Common symptoms of occupational strain may include:
- Headaches.
- Neck pain.
- Upper back pain.
- General stiffness.
- Low back pain
- Repetitive strain symptoms
Final important note: We have one life, one body…Please look after yourself. :-)
Brügger's Relief Position
Posture is one of those things we often forget about, that is, until somebody or something reminds us to straighten up. For most of us, we are not born with bad posture, it is something we learn, that eventually becomes habit. Luckily, habits can be broken! Posture is vitally important in all aspects of life, whether it be watching television, working out at the gym, sitting at your work station or participating in sport – it is the basis from which our bodies operate.
When poor posture sets in, the bones, muscles, joints and ligaments all take on more stress and strain than what was intended for them. This can lead to fatigue as your muscles have to work harder; this can then lead to soreness caused by muscle fatigue, and ultimately can decrease the range of motion available in your joints, leading to stiffness.
The good news is it's not too late to improve your posture. By committing to the simple exercise set out below, you will not only boost your confidence but also your breathing, circulation and digestion. It is also an excellent tool for balancing out your muscles. 
The best news is it can be performed either sitting at your desk or standing on the work floor. This technique must be done every 20-30 minutes to be at its most effective. So set an alarm, keep an eye on the clock, and look forward to improved posture in no time.

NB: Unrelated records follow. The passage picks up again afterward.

--- src/rtl/cnn_pkg.sv ---
// Shared constants and types for the CNN layer controller and its DMA fetch engine.
package cnn_pkg;

    localparam int DATA_W     = 16;
    localparam int ADDR_W     = 16;
    localparam int BLOCK_SIZE = 25;
    localparam int LEN_W      = 5;

    typedef logic signed [DATA_W-1:0] word_t;

    typedef enum logic [2:0] {
        IDLE,
        RD_ISSUE,
        RD_DRAIN,
        WR_ISSUE,
        DONE
    } dma_state_t;

    // Requests longer than one block are trimmed to a full block.
    function automatic logic [LEN_W-1:0] clamp_len(input logic [LEN_W-1:0] len);
        if (len > LEN_W'(BLOCK_SIZE)) begin
            return LEN_W'(BLOCK_SIZE);
        end
        return len;
    endfunction

endpackage

--- src/rtl/cnn_dma_rd_pipe.sv ---
// Tracks in-flight memory reads: a LAT-deep shift register of {valid, word index}
// so returning data lands in the word it was issued for.
module cnn_dma_rd_pipe
    import cnn_pkg::*;
#(
    parameter int LAT = 1
) (
    input  logic             clk,
    input  logic             reset,
    input  logic             i_valid,
    input  logic [LEN_W-1:0] i_idx,
    output logic             o_valid,
    output logic [LEN_W-1:0] o_idx
);

    logic [LAT-1:0]   r_vld;
    logic [LEN_W-1:0] r_idx [LAT];

    always_ff @(posedge clk) begin
        if (reset) begin
            r_vld <= '0;
            for (int i = 0; i < LAT; i++) begin
                r_idx[i] <= '0;
            end
        end else begin
            r_vld[0] <= i_valid;
            r_idx[0] <= i_idx;
            for (int i = 1; i < LAT; i++) begin
                r_vld[i] <= r_vld[i-1];
                r_idx[i] <= r_idx[i-1];
            end
        end
    end

    assign o_valid = r_vld[LAT-1];
    assign o_idx   = r_idx[LAT-1];

endmodule

--- src/rtl/cnn_dma_fetch.sv ---
// Block-transfer engine between the CNN layer controller and the single-port data memory.
//   state    | meaning
//   IDLE     | waiting for start; request fields latched on accept
//   RD_ISSUE | one read strobe per cycle, address base+idx
//   RD_DRAIN | all reads issued; waiting for the last data to return
//   WR_ISSUE | one write strobe per cycle with latched word idx
//   DONE     | one-cycle done pulse, then back to IDLE
module cnn_dma_fetch
    import cnn_pkg::*;
#(
    parameter int MEM_LAT = 1
) (
    input  logic                         clk,
    input  logic                         reset,
    input  logic                         start,
    input  logic                         wr_mode,
    input  logic [ADDR_W-1:0]            base_addr,
    input  logic [LEN_W-1:0]             length,
    input  logic [BLOCK_SIZE*DATA_W-1:0] wr_data_flat,
    output logic                         busy,
    output logic                         done,
    output logic [BLOCK_SIZE*DATA_W-1:0] rd_data_flat,
    output logic [ADDR_W-1:0]            mem_addr,
    output logic                         mem_rd,
    output logic                         mem_wr,
    output logic [DATA_W-1:0]            mem_wdata,
    input  logic [DATA_W-1:0]            mem_rdata
);

    localparam int CNT_W = 3;

    dma_state_t       r_state;
    dma_state_t       w_next;
    logic             w_accept;
    logic             w_last;
    logic [LEN_W-1:0] w_len_in;
    logic [ADDR_W-1:0] w_addr;

    logic [ADDR_W-1:0] r_base;
    logic [LEN_W-1:0]  r_len;
    logic [LEN_W-1:0]  r_idx;
    logic [CNT_W-1:0]  r_outst;
    word_t             r_wr_word [BLOCK_SIZE];
    word_t             r_rd_word [BLOCK_SIZE];

    logic              w_pipe_vld;
    logic [LEN_W-1:0]  w_pipe_idx;

    assign w_len_in = clamp_len(length);
    assign w_last   = (r_idx == r_len - LEN_W'(1));
    assign w_addr   = r_base + ADDR_W'(r_idx);

    always_ff @(posedge clk) begin
        if (reset) begin
            r_state <= IDLE;
        end else begin
            r_state <= w_next;
        end
    end

    always_comb begin
        w_next    = r_state;
        w_accept  = 1'b0;
        busy      = 1'b0;
        done      = 1'b0;
        mem_rd    = 1'b0;
        mem_wr    = 1'b0;
        mem_addr  = '0;
        mem_wdata = '0;
        case (r_state)
            IDLE: begin
                if (start) begin
                    w_accept = 1'b1;
                    if (w_len_in == '0) begin
                        w_next = DONE;
                    end else if (wr_mode) begin
                        w_next = WR_ISSUE;
                    end else begin
                        w_next = RD_ISSUE;
                    end
                end
            end
            RD_ISSUE: begin
                busy     = 1'b1;
                mem_rd   = 1'b1;
                mem_addr = w_addr;
                if (w_last) begin
                    w_next = RD_DRAIN;
                end
            end
            RD_DRAIN: begin
                busy = 1'b1;
                // The read returning this cycle is captured on the same edge we leave.
                if (r_outst == '0 || (r_outst == CNT_W'(1) && w_pipe_vld)) begin
                    w_next = DONE;
                end
            end
            WR_ISSUE: begin
                busy     = 1'b1;
                mem_wr   = 1'b1;
                mem_addr = w_addr;
                if (r_idx < LEN_W'(BLOCK_SIZE)) begin
                    mem_wdata = r_wr_word[r_idx];
                end
                if (w_last) begin
                    w_next = DONE;
                end
            end
            DONE: begin
                done   = 1'b1;
                w_next = IDLE;
            end
            default: begin
                w_next = IDLE;
            end
        endcase
    end

    always_ff @(posedge clk) begin
        if (reset) begin
            r_base  <= '0;
            r_len   <= '0;
            r_idx   <= '0;
            r_outst <= '0;
            for (int i = 0; i < BLOCK_SIZE; i++) begin
                r_wr_word[i] <= '0;
                r_rd_word[i] <= '0;
            end
        end else begin
            if (w_accept) begin
                r_base <= base_addr;
                r_len  <= w_len_in;
                r_idx  <= '0;
                for (int i = 0; i < BLOCK_SIZE; i++) begin
                    r_wr_word[i] <= wr_data_flat[i*DATA_W +: DATA_W];
                end
                if (!wr_mode) begin
                    for (int i = 0; i < BLOCK_SIZE; i++) begin
                        r_rd_word[i] <= '0;
                    end
                end
            end else if (mem_rd || mem_wr) begin
                r_idx <= r_idx + LEN_W'(1);
            end

            r_outst <= r_outst + CNT_W'(mem_rd) - CNT_W'(w_pipe_vld);

            if (w_pipe_vld && w_pipe_idx < LEN_W'(BLOCK_SIZE)) begin
                r_rd_word[w_pipe_idx] <= word_t'(mem_rdata);
            end
        end
    end

    cnn_dma_rd_pipe #(
        .LAT (MEM_LAT)
    ) u_rd_pipe (
        .clk     (clk),
        .reset   (reset),
        .i_valid (mem_rd),
        .i_idx   (r_idx),
        .o_valid (w_pipe_vld),
        .o_idx   (w_pipe_idx)
    );

    for (genvar g = 0; g < BLOCK_SIZE; g++) begin : g_flat
        assign rd_data_flat[g*DATA_W +: DATA_W] = r_rd_word[g];
    end

endmodule

--- config.mk ---
export PLATFORM = sky130hd
export DESIGN_NAME = cnn_dma_fetch
export DESIGN_NICKNAME = d
export VERILOG_FILES = /design/src/rtl/cnn_pkg.sv /design/src/rtl/cnn_dma_rd_pipe.sv /design/src/rtl/cnn_dma_fetch.sv
export SDC_FILE = /design/constraint.sdc
export NUM_CORES = 1
export LEC_CHECK = 0
export BUFFER_PORTS_ARGS = -buffer_cell sky130_fd_sc_hd__buf_2
export CAP_MARGIN = 25
export CELL_PAD_IN_SITES_DETAIL_PLACEMENT = 1
export CELL_PAD_IN_SITES_GLOBAL_PLACEMENT = 2
export CORE_MARGIN = 4
export CORE_UTILIZATION = 32
export DETAILED_ROUTE_END_ITERATION = 8
export GPL_TIMING_DRIVEN = 0
export HOLD_SLACK_MARGIN = 0.08
export PLACE_DENSITY_LB_ADDON = 0.1
export SYNTH_ARGS = -nofsm -noshare
export SYNTH_HDL_FRONTEND = slang
export SYNTH_SLANG_ARGS = --single-unit
export TNS_END_PERCENT = 5
--- constraint.sdc ---
create_clock -name clk -period 22.1 [get_ports clk]
set_input_delay 2.21 -clock clk [delete_from_list [all_inputs] [get_ports clk]]
set_output_delay 2.21 -clock clk [all_outputs]
set_load 0.005 [all_outputs]
### Word-level counts from Yosys, hierarchy flattened

Memories as Yosys holds them, arrays and structs flattened. A register that Yosys moved wholly into a read port is not among the register bits.
Cells that the tools add are included.
Widths: inputs -> output; s select.

* add/subtract/negate cells: 5
* $lt $le $gt $ge: 3
* equality and inequality tests: 10
* multiplexer cells: 86
* bitwise logic cells: 50
* reductions and logical operators: 12

Operators by type and width (number)
* $mux 16: 53
* $or 1x1->1: 50
* $mux 5: 5
* $mux 1: 21
* $add 16x5->16: 1
* $mux 3: 5
* $pmux 3 s4: 1
* $lt 5x5->1 const B: 2
* $ne 2x2->1 const B: 4
* $eq 3x1->1 const B: 2
* $eq 3x2->1 const B: 2
* $logic_not 3->1: 2
* $add 5x1->5 const B: 1
* $eq 5x5->1: 1
* $gt 5x5->1 const B: 1
* $logic_not 5->1: 1
* $reduce_or 5->1: 1
* $sub 5x1->5 const B: 1
* $reduce_and 4->1: 1
* $reduce_or 2->1: 2
* $add 3x1->3: 1
* $eq 3x3->1 const B: 1
* $reduce_or 3->1: 1
* $sub 3x1->3: 1
* 3 further kinds: 5

* flip-flop bits (word level): 33
* bits in writable memories: 805
* bits of input ports: 441
* output and inout bits: 436
* word-level logic and storage cells: 175
* memories kept: 3

Memory list
* r_rd_word: words 25, bits a word 16, rd ports 25, clocked after Yosys merged registers in 0, write ports 26, line cnn_dma_fetch.sv:44 `word_t r_rd_word [BLOCK_SIZE];`
* r_wr_word: words 25, bits a word 16, rd ports 1, clocked after Yosys merged registers in 1, write ports 25, line cnn_dma_fetch.sv:43 `word_t r_wr_word [BLOCK_SIZE];`
* u_rd_pipe.r_idx: words 1, bits a word 5, rd ports 1, clocked after Yosys merged registers in 0, write ports 1, line cnn_dma_rd_pipe.sv:17 `logic [LEN_W-1:0] r_idx [LAT];`

### Depth between registers and ports, before layout

* depth after elaboration: 7
* gate-level depth with buffers: 11
* gate-level depth less buffers: 9

### By module

Synthesis repeated with hierarchy kept, for this count alone.

* cells, all modules: 2312
* area total of the unflattened synthesis: 35343.9 µm²

Modules (own cells, without submodules)
* cnn_dma_fetch: instances 1, cells an instance 2300, area each 35186.2 µm², seq. area each 24763.8 µm²
* cnn_dma_rd_pipe: instances 1, cells an instance 12, area each 157.7 µm², seq. area each 120.1 µm²

### Worst setup path before layout

OpenSTA, ideal clock, no wires.

* path kind: input port to flip-flop
* from: in reset
* to: reg (tool-made name)
* setup time: 0.647 ns
* arrival time: 13.988 ns
* data required time: 21.453 ns
* slack: 7.465 ns
* stages: 5
* buffers on the path: 2
* path through: clkbuf_1 > a31oi_2 > inv_1 > clkbuf_1 > nor2_1

RTL lines
* from (decl): line cnn_dma_fetch.sv:14 `input logic reset,`

### Worst setup path after layout

* from: reg r_state[0]
* to: out mem_wdata[14]

* cells in the longest elaborated chain, start to end: 2

Ends and longest elaborated chain
* from (decl): line cnn_dma_fetch.sv:32 `dma_state_t r_state;`
* from (signal assigned): line cnn_dma_fetch.sv:57 `r_state <= w_next;`
* $eq 3x2->1: line cnn_dma_fetch.sv:70 `case (r_state)`
* $mux 16: line cnn_dma_fetch.sv:70
* to (decl): line cnn_dma_fetch.sv:26 `output logic [DATA_W-1:0] mem_wdata,`

Every way passes these cells.

==> results.txt <==
- Of the synthesized area, sequential elements account for 0.706.
- TritonCTS built the clock tree.
* Detailed-router iteration count before antenna repair: 5
- Of the total synthesized cell area, the portion taken by full adders, half adders and majority gates is 0.00433.
- Power comes to 4.87 mW.
* Clock Skews: 17.2 ps
- Destination of the worst register-to-register timing path: r_rd_word[11][5]
* Post-synthesis instance area: 0.0353 mm²
- Sequential cell area: 0.0249 mm²
- At the pin with the least slew margin, the transition time is 985 ps.
- The worst path needs 6270 ps of the cycle, external delays included.
- Synthesis produced 2250 cells.
* Pwr per Cell Area: 108 mW/mm²
- The HPWL after detailed placement is 106 mm.
* Layout Area Growth over Synthesis: 28.3%
- Worst reg2reg setup slack: 18500 ps
* Mean post-synth cell area: 15.7 µm²
- Highest-utilization routing layer at the global route stage: met2
* Xor and xnor area share after synthesis: 0.00348
* Final setup violation count: 0
- For this run, global-route usage on met3 was measured as 0.0550.
- Setup repair after global routing left no endpoint under its margin.
- Along the worst path, the maximum fanout reaches 10.
- Cell occurring most often along the worst timing path: buf_2
- The floorplan step defined a die boundary enclosing 0.116 mm².
- Measured along the y axis, the die boundary spans 340 µm.
- Crit path buffers/inverters: 4
* Final slew viol count: 0
- For this design, the CTS-stage hold fixing added 0 buffers.
- For this run, the share of the core covered by cells in the final layout is 0.414.
* Post-synthesis compound-gate area fraction: 0.0218
- The Yosys step of the flow raised 0 warnings.
- Worst Setup Path Type: flip-flop to primary output
* Synth async-reset ratio: 0
- Leaving out fill and tap cells, the most frequent cell in the layout is buf_2.
* Largest net degree at the start of global routing: 72
- Total number of nets in the final design: 3699
- The flow ran to the end, and the final reports show no timing, DRC or antenna violations.
- In this run the static leakage power is 18.3 nW.
- Initial cell density of the core: 0.323
* WP depth: 8
- Count of fill cells added during filler insertion: 11300
- Global-route wire length before repair: 186 mm
- Peak VDD IR: 0.0553 mV
- For the worst-skew pair, the clock arrives at the later sink with an insertion delay of 670 ps.
- Placed standard-cell area: 0.0419 mm²
* Residual DRC: 0
- The worst register-to-register path has a depth of 8.
* Startpoint class of the critical path: flip-flop
- Of the cells placed in the final design, the portion with a size suffix greater than 1 is 0.359.
- The H-tree was split into 3 levels.
- Net count of the mapped netlist: 2702
- CP max stage delay: 780 ps
* Total wire length: 135 mm
- Vias: 22600
- Headroom to the max-slew limit came out at 0.343.
- Ports: 877
* Req. time, crit path: 19890 ps
* Routed Antenna Nets: 0
- CP Capture Point: mem_wdata[14]
- Number of synthesized flops with an enable pin: 800
- In the synthesized netlist the dominant register cell turns out to be edfxtp_1.
* Fin worst setup slack: 15830 ps
* Multiplexer share of the synthesized area: 0.0783
- Main combinational cell family by area after synthesis: simple AND/OR/NAND/NOR gates
* DP Cell Count: 4625
- Vias per std cell: 4.68
- Most frequent cells in the layout: buf_2 (891), edfxtp_1 (800), and2_1 (660), clkbuf_1 (131), nor2b_1 (124)
- Number of input and output port buffers inserted: 876
* Total track usage: 0.227
* Die width: 340 µm
* Fraction of the mapped netlist area in simple logic gates: 0.163
- Worst setup path startpoint: r_state[0]
* Final setup TNS: 0 ps
* Fraction of met2 tracks used by global routing: 0.423
- Routability-driven placement finished with a final weighted congestion of 0.834.
- Cell family with the largest share of critical-path delay: simple AND/OR/NAND/NOR gates
- The detailed router finished its first iteration with 1501 violations.
- Clock Sinks: 843
* Post-DR wirelength/cell: 27.8 µm
- Number of distinct library cells after synthesis: 57
- Arrival time of data at the critical path endpoint: 4060 ps
* Number of instances resized during post-cts repair: 0
- Area of the multi-input gates: 0.00962 mm²
- STA classifies the critical path endpoint as a primary output.
- Number of hold violations in the final report: 0
* Final clock period utilization by the worst path: 0.284
* Remaining global-route overflow: 0
* Area share of the largest cell type after synthesis: 0.681
- FP Rows: 121
- In this run the critical register-to-register path is launched from r_state[0].
* Most area-hungry cell type in the Yosys netlist: edfxtp_1
- Post-CTS Setup Repair Bufs: 0
- TritonCTS created 96 clock buffers.
* Clock root buffer: clkbuf_16
- Synthesis inferred 843 register bits.
- Final instance area: 0.0452 mm²
* Clock transition time at the flip-flop clock pins of the worst setup and hold paths: 60 ps
- For this run, global-route usage on met1 was measured as 0.249.
- Number of buffers on the longest clock path: 3
* Highest clock frequency the design can meet: 159 MHz
* Post-placement setup slack: 16290 ps
- Tightest Hold Check Type: flip-flop to flip-flop
* Initial antenna violation count: 66
- The total area inside the core boundary comes to 0.109 mm².
- MaxCap Viol Count: 0
- After synthesis, the cell types taking the most area are edfxtp_1 (68%), and2_1 (12%), mux4_2 (5.5%).
- Final standard cell count with taps included and fillers excluded: 4835
- The tightest hold path in the finished design has a slack of 495 ps.
- Critical path, cell by cell: clkbuf_2 > nand2b_1 > buf_2 > nor2_1 > nand3_1 > clkbuf_1 > o22ai_1 > buf_2
- Vias in the first global route: 24800
- For this design, the slowest cell found on the critical path is nand3_1.
where the power goes:
part           switching (mW)  total [mW]  internal, mW
sequential              0.109        2.27          2.17
combinational           0.591       0.961         0.370
clock                   0.666        1.63         0.969
worst min path at each step:
stage | from | endpoint | slack, ps | cells after the start
final | r_base[3] | r_base[3] | 500 | 1
after global routing | r_base[3] | r_base[3] | 530 | 1
after CTS | r_base[3] | r_base[3] | 500 | 1
after detailed placement | r_base[3] | r_base[3] | 480 | 1
after global placement | r_base[2] | r_base[2] | 480 | 1
after floorplan | r_base[0] | r_base[0] | 460 | 1
cell families after synthesis:
kind of cell,after synthesis
buf+inv,184
flops,843
simple gates,945
compound gates,122
xor+xnor,14
fa+ha+maj,11
mux,131
final cells by class:
type,count,area share
inverter,31,0.00257
antenna,35,0.00194
multi-input combinational,1223,0.213
clock buffer,118,0.0577
sequential,843,0.550
clock inverter,57,0.0136
tap,1476,0.0408
timing repair buffer,899,0.105
buffer,153,0.0152
synth_stat cells (10+ instances only):
library cell,n
buf_2,15
mux4_1,23
and2_1,660
nand2_1,22
inv_1,17
edfxtp_1,800
dfxtp_1,43
mux4_2,86
o21ai_0,34
mux2i_1,22
a21oi_1,30
nor2_1,48
a22o_1,15
or3_1,12
buf_4,10
nor2b_1,124
o22ai_1,17
clkbuf_1,118
clkinv_1,13
and3_1,33
state kept, by name, indices dropped and copies added (netlist names), named ones only:
signal	flops
r_rd_word	400
u_rd_pipe.r_idx	5
r_wr_word	400
r_idx	5
u_rd_pipe.o_valid	1
r_state	3
r_outst	3
r_base	16
r_len	5
metal layers:
layer / routed length [µm] / share of wire
met1: 47400 / 0.35
met2: 72200 / 0.54
met3: 10100 / 0.075
met4: 4720 / 0.035
met5: 135 / 0.0010
No activity file was read; power rests on OpenSTA's default activity.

Sitting
- Sitting on the edge of your chair, perching on the end
- Hold your head up high
- Spread your legs slightly apart to the sides
- Turn your legs/feet outward slightly
- Rest your weight on your legs and feet evenly
- Relax your abdominal muscles whilst drawing your belly in slightly toward your spine
- Tilt your pelvis forward and raise your breastbone up
- Keeping your shoulders down, turn your hands so your palms are facing outwards
- Turn your arms slightly further outward and spread your fingers apart
- Add in a slight head nod
- Hold this position and take deep breaths in through the nose and out through the mouth for 10 seconds
Standing
- Stand tall and proud with your head held high
- Spread your legs slightly apart to the sides
- Turn your feet outward slightly
- Draw your belly in slightly toward your spine
- Tilt your pelvis forward and raise your breastbone up
- Keeping your shoulders down, turn your hands so your palms are facing outwards
- Turn your arms slightly further outward with your arms somewhat raised from your sides
- Add in a slight head nod
- Hold this position and take deep breaths in through the nose and out through the mouth for 10 seconds
Once you have performed this exercise on a regular basis it should become second nature, so much so that when you slouch, you will find this to be more uncomfortable than sitting or standing straight!